FIG. 1 schematically shows a method 100, a device 10, a storage medium 15, and a computer program 20 according to exemplary embodiments of the present invention. FIG. 1 furthermore illustrates the method steps for the automated analysis of software tests of a software. According to a first method step 101, an error log 50 about an incorrect execution of the software can be ascertained. In this respect, the error log 50 can specify an execution context of the incorrect execution. Thereafter, ascertaining test logs 60 can be provided according to a second method step 102. The test logs 60 can result from a performance of the software tests of the software that preceded the incorrect execution of the software. The software tests can comprise a plurality of existing test cases 70, which test various functions of the software. In this respect, the test logs 60 can specify a respective execution context of the existing test cases 70. The execution context can in particular be understood to mean that the context is specified with regard to the inputs and/or outputs of the software and, if necessary, further execution conditions in the execution of the software according to the test case or in the incorrect execution. According to a third method step 103, an evaluation of the test logs 60 on the basis of the error log 50 can subsequently be provided, wherein the evaluation 103 takes place on the basis of a similarity of the execution context of the incorrect execution to the respective execution context of the existing test cases 70. The evaluation 103 can take place at least partially on the basis of machine learning. This can also make it possible to generate, on the basis of the evaluation 103, a test case 70 that is suitable for reproducing the incorrect execution, wherein the generation of the test case 70 preferably takes place by a machine learning model 80 trained for this purpose.

Test cases are in particular one of the essential elements of a software test. A test case can represent the conditions under which the system to be tested is executed in order to find an error (bug). If a test case detects an error, the test is regarded as successful. The occurrence of errors or bugs means that the tests carried out are not sufficient and have some leakages. It therefore must be ensured that these errors or bugs do not occur again and that the software tests are improved by eliminating discovered leakages.

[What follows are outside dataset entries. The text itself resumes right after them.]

## src/rtl/x1_crtc.sv

```systemverilog
// x1_crtc: HD46505-compatible CRTC generating character/raster timing, refresh address, sync and blank.
// Optional hardware cursor with blink is enabled by defining X1_CRTC_CURSOR_EN.
module x1_crtc #(
    parameter int MA_W      = 14,
    parameter int RA_W      = 5,
    parameter int BLINK_DIV = 16
) (
    input  logic            clk_sys,
    input  logic            reset,
    input  logic            ce_char,
    input  logic            cs,
    input  logic            a0,
    input  logic            wr,
    input  logic            rd,
    input  logic [7:0]      din,
    output logic [7:0]      dout,
    output logic [MA_W-1:0] ma,
    output logic [RA_W-1:0] ra,
    output logic            de,
    output logic            hblank,
    output logic            vblank,
    output logic            hsync,
    output logic            vsync,
    output logic            cursor
);
    typedef enum logic {ACTIVE, ADJUST} state_t;

    logic [7:0]      regs_q [16];
    logic [4:0]      addr_q;
    state_t          state_q, state_d;
    logic [7:0]      hc_q, hc_d;
    logic [RA_W-1:0] ra_q, ra_d;
    logic [6:0]      row_q, row_d;
    logic [MA_W-1:0] ma_row_q, ma_row_d, ma_q, ma_d;
    logic [4:0]      adj_q, adj_d, hs_q, hs_d, vs_q, vs_d;
    logic            hblank_q, hblank_d, vblank_q, vblank_d, de_q, de_d;
    logic            eol, last_row, frame_end, vs_start;
    logic [4:0]      hs_w, vs_w;
    logic            unused_bits;

    assign eol      = hc_q >= regs_q[0];
    assign last_row = row_q >= regs_q[4][6:0];
    assign hs_w     = (regs_q[3][3:0] == 4'd0) ? 5'd16 : {1'b0, regs_q[3][3:0]};
    assign vs_w     = (regs_q[3][7:4] == 4'd0) ? 5'd16 : {1'b0, regs_q[3][7:4]};

    always_comb begin
        state_d   = state_q;
        ra_d      = ra_q;
        row_d     = row_q;
        ma_row_d  = ma_row_q;
        adj_d     = adj_q;
        frame_end = 1'b0;
        hc_d      = eol ? 8'd0 : hc_q + 8'd1;
        if (eol) begin
            if (state_q == ADJUST) begin
                if (adj_q + 5'd1 >= regs_q[5][4:0]) frame_end = 1'b1;
                else begin
                    adj_d = adj_q + 5'd1;
                    ra_d  = ra_q + 1'b1;
                end
            end else if (ra_q >= regs_q[9][RA_W-1:0]) begin
                if (last_row && regs_q[5][4:0] == 5'd0) frame_end = 1'b1;
                else begin
                    ra_d     = '0;
                    row_d    = row_q + 7'd1;
                    ma_row_d = ma_row_q + MA_W'(regs_q[1]);
                    if (last_row) begin
                        state_d = ADJUST;
                        adj_d   = 5'd0;
                    end
                end
            end else ra_d = ra_q + 1'b1;
        end
        if (frame_end) begin
            state_d  = ACTIVE;
            ra_d     = '0;
            row_d    = 7'd0;
            ma_row_d = MA_W'({regs_q[12][5:0], regs_q[13]});
        end
        // A line wrap drops any hsync still pending unless the new hc itself matches R2.
        hs_d     = (hc_d == regs_q[2]) ? hs_w : eol ? 5'd0 : (hs_q != 5'd0) ? hs_q - 5'd1 : 5'd0;
        vs_start = eol && ra_d == '0 && row_d == regs_q[7][6:0];
        vs_d     = vs_start ? vs_w : (eol && vs_q != 5'd0) ? vs_q - 5'd1 : vs_q;
        hblank_d = hc_d >= regs_q[1];
        vblank_d = row_d >= regs_q[6][6:0] || state_d == ADJUST;
        de_d     = !hblank_d && !vblank_d;
        ma_d     = ma_row_d + MA_W'(hc_d);
    end

    always_ff @(posedge clk_sys) begin
        if (reset) begin
            for (int i = 0; i < 16; i++) regs_q[i] <= 8'd0;
            addr_q   <= 5'd0;
            state_q  <= ACTIVE;
            hc_q     <= 8'd0;
            ra_q     <= '0;
            row_q    <= 7'd0;
            ma_row_q <= '0;
            ma_q     <= '0;
            adj_q    <= 5'd0;
            hs_q     <= 5'd0;
            vs_q     <= 5'd0;
            hblank_q <= 1'b0;
            vblank_q <= 1'b0;
            de_q     <= 1'b0;
        end else begin
            if (cs && wr && !a0) addr_q <= din[4:0];
            if (cs && wr && a0 && !addr_q[4]) regs_q[addr_q[3:0]] <= din;
            if (ce_char) begin
                state_q  <= state_d;
                hc_q     <= hc_d;
                ra_q     <= ra_d;
                row_q    <= row_d;
                ma_row_q <= ma_row_d;
                ma_q     <= ma_d;
                adj_q    <= adj_d;
                hs_q     <= hs_d;
                vs_q     <= vs_d;
                hblank_q <= hblank_d;
                vblank_q <= vblank_d;
                de_q     <= de_d;
            end
        end
    end

    assign dout   = !(cs && rd && a0) ? 8'd0 :
                    (addr_q == 5'd14) ? {2'b00, regs_q[14][5:0]} :
                    (addr_q == 5'd15) ? regs_q[15] : 8'd0;
    assign ma     = ma_q;
    assign ra     = ra_q;
    assign de     = de_q;
    assign hblank = hblank_q;
    assign vblank = vblank_q;
    assign hsync  = hs_q != 5'd0;
    assign vsync  = vs_q != 5'd0;

`ifdef X1_CRTC_CURSOR_EN
    localparam int BW = $clog2(4 * BLINK_DIV);
    logic [BW-1:0] blink_q, blink_d;
    logic          blink_on, cursor_q, cursor_d;

    // One blink counter covers both rates: a 4*BLINK_DIV field cycle.
    always_comb begin
        blink_d  = !frame_end ? blink_q : (blink_q == BW'(4 * BLINK_DIV - 1)) ? '0 : blink_q + 1'b1;
        blink_on = (regs_q[10][6:5] == 2'b00) ? 1'b1 :
                   (regs_q[10][6:5] == 2'b01) ? 1'b0 :
                   (regs_q[10][6:5] == 2'b10) ? (blink_d < BW'(BLINK_DIV) ||
                       (blink_d >= BW'(2 * BLINK_DIV) && blink_d < BW'(3 * BLINK_DIV))) :
                   blink_d < BW'(2 * BLINK_DIV);
        cursor_d = de_d && ma_d == MA_W'({regs_q[14][5:0], regs_q[15]}) &&
                   ra_d >= RA_W'(regs_q[10][4:0]) && ra_d <= RA_W'(regs_q[11][4:0]) && blink_on;
    end

    always_ff @(posedge clk_sys) begin
        if (reset) begin
            blink_q  <= '0;
            cursor_q <= 1'b0;
        end else if (ce_char) begin
            blink_q  <= blink_d;
            cursor_q <= cursor_d;
        end
    end

    assign cursor = cursor_q;
`else
    assign cursor = 1'b0;
`endif

    assign unused_bits = ^{regs_q[4], regs_q[5], regs_q[6], regs_q[7], regs_q[8], regs_q[9],
                           regs_q[10], regs_q[11], regs_q[12], regs_q[14]};
endmodule

```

A goal of exemplary embodiments of this invention can be for a machine learning (ML) method to be implemented in a test automation suite in order to check, for any serious defect or error, what can be improved in the software tests.

It can be provided that, for each new serious defect or error, it is first ensured that logs with information about the defect or error and/or about an execution of the software when the defect or error occurred are provided. Subsequently, it is possible to compare the provided logs to logs that have already been recorded by previous test campaigns and to analyze them. Machine learning algorithms can be used for this purpose. The analysis may show that an already defined test case can be improved. It can also be ascertained in which way the test case can be improved, for example with regard to its configuration and/or parameter settings, and/or the like. It is also possible that a proposal for a new test case is ascertained on the basis of the analysis, in particular on the basis of a series of already defined basic test steps. In addition, a notification can be output to the software tester that a proposal for a new test improvement or for the creation of a new test case is not possible and manual interaction is required in order to define the next steps for test improvement.

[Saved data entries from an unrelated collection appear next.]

===== src/rtl/issue_queue_if.sv =====
// Shared entry type and decode/issue-side interface for issue_queue.
//
// issue_queue_pkg::ISSUE_QUEUE_ELEMENT : one decoded instruction slot.
//
// issue_queue_if #(DEPTH) signals:
//   push_number   producer -> queue  entries written this cycle (0..2)
//   push_data     producer -> queue  [0] older, [1] younger entry
//   iq_stall      queue -> producer  back-pressure
//   issue_require queue -> consumer  [0] head, [1] head+1 (zero when absent)
//   iq_size       queue -> consumer  min(count, 2)
//   iq_pop_number consumer -> queue  entries consumed this cycle (0..2)
//   iq_count      queue -> consumer  true occupancy
// Modports: master = decode/issue side (testbench), slave = queue.
package issue_queue_pkg;
  typedef struct packed {
    logic [31:0] pc;
    logic [31:0] inst;
  } ISSUE_QUEUE_ELEMENT;
endpackage

interface issue_queue_if
  import issue_queue_pkg::*;
#(
  parameter int unsigned DEPTH = 8
);
  logic [1:0]                   push_number;
  ISSUE_QUEUE_ELEMENT [1:0]     push_data;
  logic                         iq_stall;
  ISSUE_QUEUE_ELEMENT [1:0]     issue_require;
  logic [1:0]                   iq_size;
  logic [1:0]                   iq_pop_number;
  logic [$clog2(DEPTH):0]       iq_count;

  modport master (
    output push_number, push_data, iq_pop_number,
    input  iq_stall, issue_require, iq_size, iq_count
  );

  modport slave (
    input  push_number, push_data, iq_pop_number,
    output iq_stall, issue_require, iq_size, iq_count
  );
endinterface


===== src/rtl/issue_queue.sv =====
// Dual-push / dual-pop circular FIFO between decode and issue.
// Decode writes up to two entries per cycle, issue sees the two oldest
// entries and pops 0..2 per cycle; flush empties the queue in one cycle.
//
// Ports:
//   clk    rising-edge clock
//   rst    asynchronous active-low reset
//   flush  synchronous clear, priority over push and pop
//   q      issue_queue_if.slave (push/pop handshake, status outputs)
module issue_queue
  import issue_queue_pkg::*;
#(
  parameter int unsigned DEPTH = 8
) (
  input  logic         clk,
  input  logic         rst,
  input  logic         flush,
  issue_queue_if.slave q
);

  localparam int unsigned AW = $clog2(DEPTH);
  localparam int unsigned CW = AW + 1;

  typedef logic [AW-1:0] ptr_t;
  typedef logic [CW-1:0] cnt_t;

  ptr_t               head_q, head_d;
  ptr_t               tail_q, tail_d;
  cnt_t               count_q, count_d;
  ISSUE_QUEUE_ELEMENT mem_q [DEPTH];

  ptr_t       head_p1, tail_p1;
  logic       stall;
  logic [1:0] size;
  logic [1:0] push_req, push_eff, pop_eff;
  logic       we0, we1;

  // Pointer arithmetic wraps naturally because DEPTH is a power of two.
  assign head_p1 = head_q + ptr_t'(1);
  assign tail_p1 = tail_q + ptr_t'(1);

  // Stall looks at registered count only, so two accepted entries always
  // fit even when nothing is popped this cycle.
  always_comb begin
    stall = (count_q > cnt_t'(DEPTH - 2));

    if (count_q >= cnt_t'(2)) size = 2'd2;
    else                      size = count_q[1:0];

    push_req = (q.push_number == 2'd3) ? 2'd2 : q.push_number;
    push_eff = stall ? 2'd0 : push_req;

    // Any request above the visible size (including 3) is clamped.
    pop_eff  = (q.iq_pop_number > size) ? size : q.iq_pop_number;
  end

  always_comb begin
    head_d  = head_q;
    tail_d  = tail_q;
    count_d = count_q;
    we0     = 1'b0;
    we1     = 1'b0;
    if (flush) begin
      head_d  = '0;
      tail_d  = '0;
      count_d = '0;
    end else begin
      we0     = (push_eff != 2'd0);
      we1     = (push_eff == 2'd2);
      head_d  = head_q + ptr_t'(pop_eff);
      tail_d  = tail_q + ptr_t'(push_eff);
      count_d = count_q + cnt_t'(push_eff) - cnt_t'(pop_eff);
    end
  end

  always_ff @(posedge clk or negedge rst) begin
    if (!rst) begin
      head_q  <= '0;
      tail_q  <= '0;
      count_q <= '0;
    end else begin
      head_q  <= head_d;
      tail_q  <= tail_d;
      count_q <= count_d;
    end
  end

  // Storage is not reset; entries beyond count are masked on the read side.
  always_ff @(posedge clk) begin
    if (we0) mem_q[tail_q]  <= q.push_data[0];
    if (we1) mem_q[tail_p1] <= q.push_data[1];
  end

  always_comb begin
    q.issue_require = '0;
    if (count_q >= cnt_t'(1)) q.issue_require[0] = mem_q[head_q];
    if (count_q >= cnt_t'(2)) q.issue_require[1] = mem_q[head_p1];
    q.iq_size  = size;
    q.iq_stall = stall;
    q.iq_count = count_q;
  end

endmodule


===== src/flat_wrapper.sv =====
// flat-port wrapper written by rule: the top's interface ports become plain ports
module issue_queue_flat import issue_queue_pkg::*;
#(
  parameter int unsigned DEPTH = 8
)
  (clk, rst, flush, q_push_number, q_push_data, q_iq_pop_number, q_iq_stall, q_issue_require, q_iq_size, q_iq_count);
  issue_queue_if #(.DEPTH(DEPTH)) q_i ();
  input  logic clk;
  input  logic rst;
  input  logic flush;
  input wire logic [$bits(q_i.push_number)-1:0] q_push_number;
  input wire logic [$bits(q_i.push_data)-1:0] q_push_data;
  input wire logic [$bits(q_i.iq_pop_number)-1:0] q_iq_pop_number;
  output wire logic [$bits(q_i.iq_stall)-1:0] q_iq_stall;
  output wire logic [$bits(q_i.issue_require)-1:0] q_issue_require;
  output wire logic [$bits(q_i.iq_size)-1:0] q_iq_size;
  output wire logic [$bits(q_i.iq_count)-1:0] q_iq_count;
  assign q_i.push_number = q_push_number;
  assign q_i.push_data = q_push_data;
  assign q_i.iq_pop_number = q_iq_pop_number;
  assign q_iq_stall = q_i.iq_stall;
  assign q_issue_require = q_i.issue_require;
  assign q_iq_size = q_i.iq_size;
  assign q_iq_count = q_i.iq_count;
  issue_queue #(.DEPTH(DEPTH)) u_core (.clk(clk), .rst(rst), .flush(flush), .q(q_i));
endmodule

===== config.mk =====
export PLATFORM = sky130hd
export DESIGN_NAME = issue_queue_flat
export DESIGN_NICKNAME = d
export VERILOG_FILES = /design/src/rtl/issue_queue_if.sv /design/src/rtl/issue_queue.sv /design/src/flat_wrapper.sv
export SDC_FILE = /design/constraint.sdc
export NUM_CORES = 1
export LEC_CHECK = 0
export CAP_MARGIN = 5
export CORE_UTILIZATION = 65
export CTS_BUF_LIST = sky130_fd_sc_hd__clkbuf_4 sky130_fd_sc_hd__clkbuf_8
export CTS_CLUSTER_DIAMETER = 120
export DETAILED_ROUTE_END_ITERATION = 7
export GPL_ROUTABILITY_DRIVEN = 0
export HOLD_SLACK_MARGIN = 0.12
export PLACE_DENSITY = 0.89
export SYNTH_ARGS = -nofsm -noshare
export SYNTH_HDL_FRONTEND = slang
export SYNTH_SLANG_ARGS = --single-unit

===== constraint.sdc =====
create_clock -name clk -period 9.7 [get_ports clk]
set_input_delay 1.455 -clock clk [delete_from_list [all_inputs] [get_ports clk]]
set_output_delay 1.455 -clock clk [all_outputs]
set_load 0.01 [all_outputs]

==> metrics <==
status finished clean; asr flop ratio synth 1.92%; count leader, synth edfxtp_1; Rel. slew slack 10.5%; CP Launch Type flip-flop; Max Fclk about 0.15 GHz; Peak VDD IR 0.317 mV; min Tclk post-route about 6.5 ns; placed insts 2421; post-CTS setup buffer count 0; Die X-Extent 216 um; CTS Sinks 522; Slew @ Worst Pin about 1.3 ns; DRT iter0 DRCs about 2400; Tot GR Track Use 34.8%; Mapped Area 29800 um^2; first-pass GRT wire length approximately 120000 um; CTS H-tree depth 3; sequential share of the synthesized area 52.4%; post-route non-filler standard cell count ~2600; final period utilization approximately two thirds; initial antenna violation count 13; Overflow after GRT 0; Synthesis Warnings 0; commonest cells in the netlist edfxtp_1 (512), mux2_2 (487), mux4_2 (256); Setup TNS 0 ns; largest net degree at the start of global routing 77; Post-Synthesis Cells 1663; Seq cells post-synth approximately 520; Worst-path clk slew 0.06 ns; vias in the first global route 19500; IO buf count 269; top_reg_cell synth edfxtp_1; Avg WL per Cell around 31 um; dpl hpwl 43700 um; CTS resizes 0; Worst Hold Class flip-flop to flip-flop; # nets final just over 2000; unique cell type count in the Yosys netlist 39; PwrDens about 280 nW/um^2; deepest clock path buffer count 3; Post-synth EDFFs between 500 and 600; Setup crit end kind output pin; WP data arrival 5.03 ns; Inserted Clock Buffers 87; core area 45300 um^2; Initial Utilization 65.9%; endpoints failing hold 0; vias after detailed routing 18600; Final ANT Viol Nets 0; WS Path Type flip-flop to output pin; layout cells sized above 1 47.1%; max cap viols 0; DRC Markers 0; Final setup viols 0; RSZ-0062 raised after global routing false; syn nets 1814; Worst Path Max Fanout 72; leading area contributor after synthesis edfxtp_1; P&R area growth vs syn 15.8%; clock root cell clkbuf_8; chip height 216 um; P_leak between 10 and 15 nW; Routed WL 81100 um; dominant cells by area after synthesis edfxtp_1 (52%), mux4_2 (19%), mux2_2 (18%); Via density 7.21; CTS tree built; site row count 78; Syn Area/Cell 17.9 um^2; Max Clock Skew roughly 0.034 ns; hold buffer count at cts 0; die area 46800 um^2; drt pass-1 iters 6; Slew Limit Fails 0; worst path required time 8.25 ns; clk_lat worst skew a little under 0.7 ns; share of the synthesized area in the top cell type 51.5%; IO Pins 270
-- worst max-delay path: stages (launching register included) --
cell	delay, ns
dfrtp_4	1.09
ha_4	1.00
buf_4	0.81
mux4_2	0.60
a22o_1	0.28
clkdlybuf4s50_1	0.48
-- per-layer routing --
layer	GRT usage, %	up-vias	share of wire (%)
li1	-	7595	-
met1	44.6	9526	36
met2	57.2	1302	50
met3	7.54	210	11
met4	16.1	10	3.5
met5	0	-	0.060
-- cells in the final DEF (no fill, tap or decap), types with 2 or more instances in the layout --
cell type	instances
a21oi_4	3
a22o_1	128
a22oi_1	2
a2bb2oi_1	3
and3_1	3
and3_4	4
buf_4	30
clkbuf_4	27
clkbuf_8	91
clkdlybuf4s50_1	269
clkinv_1	23
clkinv_2	14
clkinvlp_4	3
dfrtp_1	8
dfrtp_4	2
diode_2	7
edfxtp_1	512
fa_1	4
ha_1	11
inv_1	10
mux2_1	25
mux2_2	487
mux4_2	256
nand2_1	5
nand3_1	4
nand4b_1	2
nor2_1	9
nor2_4	7
nor2b_1	7
nor3_1	2
nor3_4	4
nor3b_1	2
xnor2_1	4
xor2_1	3
-- path summary, 6_finish.rpt --
check / from / to / slack (ns) / cells past startpoint
setup / recovery: u_core.head_q[1]$_DFF_PN0_ / q_issue_require[127] / 3.22 / 5
hold reg to reg: u_core.head_q[2]$_DFF_PN0_ / u_core.head_q[2]$_DFF_PN0_ / 0.69 / 2
min in group asynchronous: rst / u_core.head_q[0]$_DFF_PN0_ / 1.14 / 1
hold / removal: u_core.head_q[2]$_DFF_PN0_ / u_core.head_q[2]$_DFF_PN0_ / 0.69 / 2
setup reg to reg: u_core.q.iq_count[3]$_DFF_PN0_ / u_core.mem_q[4][34]$_DFFE_PP_ / 5.67 / 7
max in group asynchronous: rst / u_core.head_q[1]$_DFF_PN0_ / 8.18 / 1
-- report_power, final --
group          internal (mW)  total, mW  switching [mW]
Clock                  0.971       1.86           0.892
Combinational           2.45       4.66            2.22
Sequential              2.77       2.97           0.201
-- per-stage QoR --
step	power (mW)	util, %	cell area, um^2	hold WS [ns]	setup WS, ns
3_5_place_dp	7.63	72.6	32900	0.657	3.90
3_3_place_gp	7.53	72.6	32900	0.646	3.92
2_1_floorplan	5.76	-	29800	0.561	4.04
4_1_cts	9.49	76.2	34500	0.686	3.17
6_report	9.50	76.3	34500	0.689	3.22
5_1_grt	9.82	76.2	34500	0.723	3.03
-- logic make-up (layout without fill, tap and decap cells) --
group / Yosys count / count (layout) / share of synthesized area (%)
adders and majority gates: 16 / 16 / 0.772
DFF: 522 / 522 / 52.4
other: 0 / 7 / 0
xor gates and xnor gates: 7 / 7 / 0.206
AOI/OAI and AO/OA: 144 / 144 / 4.19
and+or+nand+nor: 54 / 54 / 1.09
buffers and inverters: 152 / 468 / 2.71
muxes: 768 / 768 / 38.7
-- state kept, by name (all words and copies together), names as in the netlist --
signal and flops:
u_core.mem_q 512, u_core.head_q 3, u_core.q.iq_count 4, u_core.tail_q 3
-- final cells by class --
type | count | area, um^2
well taps | 600 | 751
multi-input cells | 989 | 13500
flip-flops and latches | 522 | 15600
clock buffers | 118 | 1460
diodes | 7 | 17.5
repair buffers | 299 | 2920
fillers | 2604 | 10800
inverters | 11 | 41.3
clock inverters | 40 | 179
Power figures use the tool's default switching activity.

Furthermore, according to the aforementioned steps, test scripts can be generated automatically. The strategy used to create new tests or improve existing tests is, for example, based on the data mining AI algorithms of the logs provided with the serious error or defect. The values used to create new tests or improve the defined test paths can, for example, be ascertained directly from the logs by means of AI-ML algorithms. This approach has the advantage that it can be ensured that any reported error does not occur again in any application scenario, which leads to greater effectiveness and efficiency of the overall testing activities.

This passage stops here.